Each line in the entries below that holds the string "area" must be copied.

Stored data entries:
▬▬▬▬▬▬▬▬▬▬
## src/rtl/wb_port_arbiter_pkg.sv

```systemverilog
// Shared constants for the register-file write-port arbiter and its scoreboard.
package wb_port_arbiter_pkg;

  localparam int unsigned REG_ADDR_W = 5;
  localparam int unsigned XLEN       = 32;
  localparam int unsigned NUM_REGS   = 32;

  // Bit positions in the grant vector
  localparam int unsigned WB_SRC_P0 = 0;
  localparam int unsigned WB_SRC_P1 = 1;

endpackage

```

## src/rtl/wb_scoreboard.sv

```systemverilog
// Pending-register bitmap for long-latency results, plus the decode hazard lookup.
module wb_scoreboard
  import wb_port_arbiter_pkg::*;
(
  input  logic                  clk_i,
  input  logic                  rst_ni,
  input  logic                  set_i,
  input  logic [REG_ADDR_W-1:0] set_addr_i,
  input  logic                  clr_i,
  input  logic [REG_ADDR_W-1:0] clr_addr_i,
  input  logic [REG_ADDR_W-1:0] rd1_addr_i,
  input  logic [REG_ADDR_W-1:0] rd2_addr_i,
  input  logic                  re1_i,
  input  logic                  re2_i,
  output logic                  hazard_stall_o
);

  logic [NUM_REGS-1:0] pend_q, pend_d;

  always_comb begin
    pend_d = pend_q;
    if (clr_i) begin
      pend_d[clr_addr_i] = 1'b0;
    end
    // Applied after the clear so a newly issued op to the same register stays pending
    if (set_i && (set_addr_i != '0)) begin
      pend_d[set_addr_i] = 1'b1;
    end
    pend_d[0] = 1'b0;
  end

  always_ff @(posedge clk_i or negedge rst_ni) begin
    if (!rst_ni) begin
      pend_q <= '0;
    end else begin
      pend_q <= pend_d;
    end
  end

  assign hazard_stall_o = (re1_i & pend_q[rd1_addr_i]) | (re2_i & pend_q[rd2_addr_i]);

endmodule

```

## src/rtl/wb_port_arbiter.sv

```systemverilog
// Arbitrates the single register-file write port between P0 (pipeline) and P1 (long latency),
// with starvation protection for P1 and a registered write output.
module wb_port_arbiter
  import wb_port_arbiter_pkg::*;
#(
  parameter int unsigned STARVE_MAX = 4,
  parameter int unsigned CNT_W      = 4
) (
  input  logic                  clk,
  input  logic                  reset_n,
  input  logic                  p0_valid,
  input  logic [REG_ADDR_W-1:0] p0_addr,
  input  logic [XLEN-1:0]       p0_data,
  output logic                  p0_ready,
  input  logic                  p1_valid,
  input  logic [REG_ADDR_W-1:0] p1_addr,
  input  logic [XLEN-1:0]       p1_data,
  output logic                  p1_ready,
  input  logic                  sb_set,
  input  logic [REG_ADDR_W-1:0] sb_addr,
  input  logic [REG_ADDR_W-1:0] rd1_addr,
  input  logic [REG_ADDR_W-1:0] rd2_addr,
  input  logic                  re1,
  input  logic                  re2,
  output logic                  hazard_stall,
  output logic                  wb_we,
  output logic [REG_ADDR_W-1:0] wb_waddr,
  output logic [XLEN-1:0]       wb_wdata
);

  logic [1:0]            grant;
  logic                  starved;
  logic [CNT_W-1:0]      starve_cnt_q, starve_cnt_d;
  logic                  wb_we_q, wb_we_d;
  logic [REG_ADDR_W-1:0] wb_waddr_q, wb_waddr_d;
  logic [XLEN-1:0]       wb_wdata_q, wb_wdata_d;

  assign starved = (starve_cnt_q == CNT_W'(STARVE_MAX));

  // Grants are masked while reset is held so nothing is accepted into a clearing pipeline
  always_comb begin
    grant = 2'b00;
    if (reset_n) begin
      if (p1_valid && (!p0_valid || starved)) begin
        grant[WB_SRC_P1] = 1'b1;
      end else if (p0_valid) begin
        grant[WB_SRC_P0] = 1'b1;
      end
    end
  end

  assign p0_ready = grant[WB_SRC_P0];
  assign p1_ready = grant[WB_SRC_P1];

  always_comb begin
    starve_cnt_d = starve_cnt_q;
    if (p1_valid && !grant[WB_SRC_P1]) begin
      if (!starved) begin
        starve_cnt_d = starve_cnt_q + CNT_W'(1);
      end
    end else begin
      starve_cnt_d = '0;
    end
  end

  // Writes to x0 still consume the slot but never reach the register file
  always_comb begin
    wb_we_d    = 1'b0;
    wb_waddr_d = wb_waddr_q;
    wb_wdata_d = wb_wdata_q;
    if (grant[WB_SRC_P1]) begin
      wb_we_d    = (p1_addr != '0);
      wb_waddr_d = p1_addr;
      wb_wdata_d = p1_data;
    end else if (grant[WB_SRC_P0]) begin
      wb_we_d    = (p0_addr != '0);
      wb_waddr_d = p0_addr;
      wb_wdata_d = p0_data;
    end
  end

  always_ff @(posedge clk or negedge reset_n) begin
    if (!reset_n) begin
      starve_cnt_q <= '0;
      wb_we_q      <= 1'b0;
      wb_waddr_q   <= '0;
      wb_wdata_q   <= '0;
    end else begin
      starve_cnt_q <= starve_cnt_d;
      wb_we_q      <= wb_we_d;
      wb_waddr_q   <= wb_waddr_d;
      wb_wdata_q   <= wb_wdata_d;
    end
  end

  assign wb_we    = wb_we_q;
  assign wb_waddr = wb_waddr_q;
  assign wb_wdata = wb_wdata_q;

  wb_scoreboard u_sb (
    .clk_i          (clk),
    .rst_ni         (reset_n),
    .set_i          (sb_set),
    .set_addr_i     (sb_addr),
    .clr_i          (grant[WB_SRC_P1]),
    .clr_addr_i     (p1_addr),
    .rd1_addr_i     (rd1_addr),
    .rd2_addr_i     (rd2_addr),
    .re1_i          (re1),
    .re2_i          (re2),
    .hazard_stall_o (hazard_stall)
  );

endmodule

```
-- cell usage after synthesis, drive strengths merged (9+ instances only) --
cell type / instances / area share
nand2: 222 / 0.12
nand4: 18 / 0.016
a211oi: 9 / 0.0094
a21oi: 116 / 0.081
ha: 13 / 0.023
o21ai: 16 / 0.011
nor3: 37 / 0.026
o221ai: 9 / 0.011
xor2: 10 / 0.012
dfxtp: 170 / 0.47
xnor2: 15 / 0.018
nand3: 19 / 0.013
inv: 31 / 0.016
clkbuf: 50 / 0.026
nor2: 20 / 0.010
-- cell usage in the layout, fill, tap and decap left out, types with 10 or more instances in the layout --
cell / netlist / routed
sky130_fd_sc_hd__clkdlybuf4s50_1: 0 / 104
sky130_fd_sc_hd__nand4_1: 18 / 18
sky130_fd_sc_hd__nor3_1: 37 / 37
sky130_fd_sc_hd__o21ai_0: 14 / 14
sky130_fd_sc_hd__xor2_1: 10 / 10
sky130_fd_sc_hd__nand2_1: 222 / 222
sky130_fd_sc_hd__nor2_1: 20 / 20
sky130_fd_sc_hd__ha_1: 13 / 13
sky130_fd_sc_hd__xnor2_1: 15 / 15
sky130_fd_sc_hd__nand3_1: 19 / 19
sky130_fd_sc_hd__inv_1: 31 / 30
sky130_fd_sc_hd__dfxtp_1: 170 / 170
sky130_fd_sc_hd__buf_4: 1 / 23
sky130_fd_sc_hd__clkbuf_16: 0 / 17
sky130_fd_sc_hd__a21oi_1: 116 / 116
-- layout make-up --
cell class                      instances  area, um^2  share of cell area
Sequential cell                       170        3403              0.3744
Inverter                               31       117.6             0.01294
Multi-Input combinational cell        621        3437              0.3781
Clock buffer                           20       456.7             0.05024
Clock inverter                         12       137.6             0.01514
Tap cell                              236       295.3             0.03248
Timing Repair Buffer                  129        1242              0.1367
▬▬▬▬▬▬▬▬▬▬
WRITTEN SOLUTION:
cell type / instances / area share
cell class                      instances  area, um^2  share of cell area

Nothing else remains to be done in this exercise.